The injury bug has bit the rotation throughout the year. Pitcher Pierce Johnson, a fan favorite, had a horrible start (7+ ERA) and will be working out of the pen the rest of the year. Lingering health issues derailed his performance and attributed to his high ERA.

On the other hand, there may yet be some hope in the newly acquired Jordan Pries. I watched his debut start and he looked very good, going 6 IP with 4 K’s and only 2 runs allowed.

How long is too long

There are players (Logan Watkins and John Andreoli) that have been in the Cubs organization for several years now. I don’t see the harm in the Cubs letting them play in AAA right now, but it is something that the team is going to have to address in the next year. Several former elite prospects have either hit their ceiling or underperformed this year. The Cubs will have to make decisions on Corey Black and Rob Zastryzny, who I think will be kept but will not be protected from the Rule 5 Draft.

Looking Ahead to 2017

If Jeimer Candelario and Mark Zagunis make it through the trade deadline and the winter, they, along with Albert Almora, will be the position players most likely to make an impact next year at the major league level. There are only a few players who should be arriving next spring from Tennessee, including Victor Caratini (C), Ian Happ (2B), Bijan Rademacher (OF), Trey Martin (OF), and maybe Chesny Young (2B). Starting pitching depth probably won’t be an issue next year, but Markey and Tseng will be promoted along with Garner, Farris, and a few other relievers.

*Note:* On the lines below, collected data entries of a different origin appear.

File: config.mk
export PLATFORM = sky130hd
export DESIGN_NAME = double_speed_clock_select
export DESIGN_NICKNAME = d
export VERILOG_FILES = /design/src/rtl/double_speed_clock_select.v /design/src/rtl/rate_divider.v
export VERILOG_INCLUDE_DIRS = /design/src /design/src/rtl
export SDC_FILE = /design/constraint.sdc
export NUM_CORES = 1
export LEC_CHECK = 0
export BUFFER_PORTS_ARGS = -buffer_cell sky130_fd_sc_hd__buf_4
export CAP_MARGIN = 15
export CORE_ASPECT_RATIO = 1.75
export CORE_MARGIN = 2
export CORE_UTILIZATION = 40
export DETAILED_ROUTE_END_ITERATION = 8
export PLACE_DENSITY = 0.7
export SLEW_MARGIN = 30
export SYNTH_ARGS = -nofsm -noshare
export SYNTH_HDL_FRONTEND = slang
export SYNTH_SLANG_ARGS = --single-unit
File: constraint.sdc
create_clock -name mclk -period 1.8 [get_ports mclk]
set_input_delay 0.18 -clock mclk [delete_from_list [all_inputs] [get_ports mclk]]
set_output_delay 0.18 -clock mclk [all_outputs]
set_load 0.1 [all_outputs]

If the organization is to grow stronger, AA and AAA have to produce players that can go from one level to another. I know there are no new spots waiting in Chicago for the next few years, but the Cubs did call upon the farm system plenty this summer. At some point in the near future, there are going to be prospects coming up from Myrtle Beach, South Bend, and Eugene who will push these players out of the way. And here’s the thing; there are waves of  extremely talented players coming from the lower levels.

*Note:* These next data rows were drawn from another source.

**config.mk**
```make
export PLATFORM = sky130hd
export DESIGN_NAME = tic_top
export DESIGN_NICKNAME = d
export VERILOG_FILES = /design/src/rtl/tic_pkg.sv /design/src/rtl/tic_top.sv
export SDC_FILE = /design/constraint.sdc
export NUM_CORES = 1
export LEC_CHECK = 0
export BUFFER_PORTS_ARGS = -buffer_cell sky130_fd_sc_hd__buf_4
export CAP_MARGIN = 10
export CORE_ASPECT_RATIO = 0.7
export CORE_UTILIZATION = 40
export CTS_BUF_LIST = sky130_fd_sc_hd__clkbuf_8
export DETAILED_ROUTE_END_ITERATION = 16
export PLACE_DENSITY = 0.67
export SETUP_SLACK_MARGIN = 0.2
export SLEW_MARGIN = 30
export SYNTH_ARGS = -nofsm -noshare
export SYNTH_HDL_FRONTEND = slang
export SYNTH_SLANG_ARGS = --single-unit
```
**constraint.sdc**
```tcl
create_clock -name mclk_in -period 2.5 [get_ports mclk_in]
set_input_delay 0.125 -clock mclk_in [delete_from_list [all_inputs] [get_ports mclk_in]]
set_output_delay 0.125 -clock mclk_in [all_outputs]
set_load 0.02 [all_outputs]
```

Over the past five years, the Cubs have amassed a collection of talent to create redundancy throughout the system. That has allowed them to part with players like Dan Vogelbach and even Gleyber Torres. Competition is a part of that redundancy and I think the Cubs minor league system truly gets crowded next season, even after the trades they just made. The Iowa Cubs, and ultimately those in Chicago, will bear the fruit of that competition.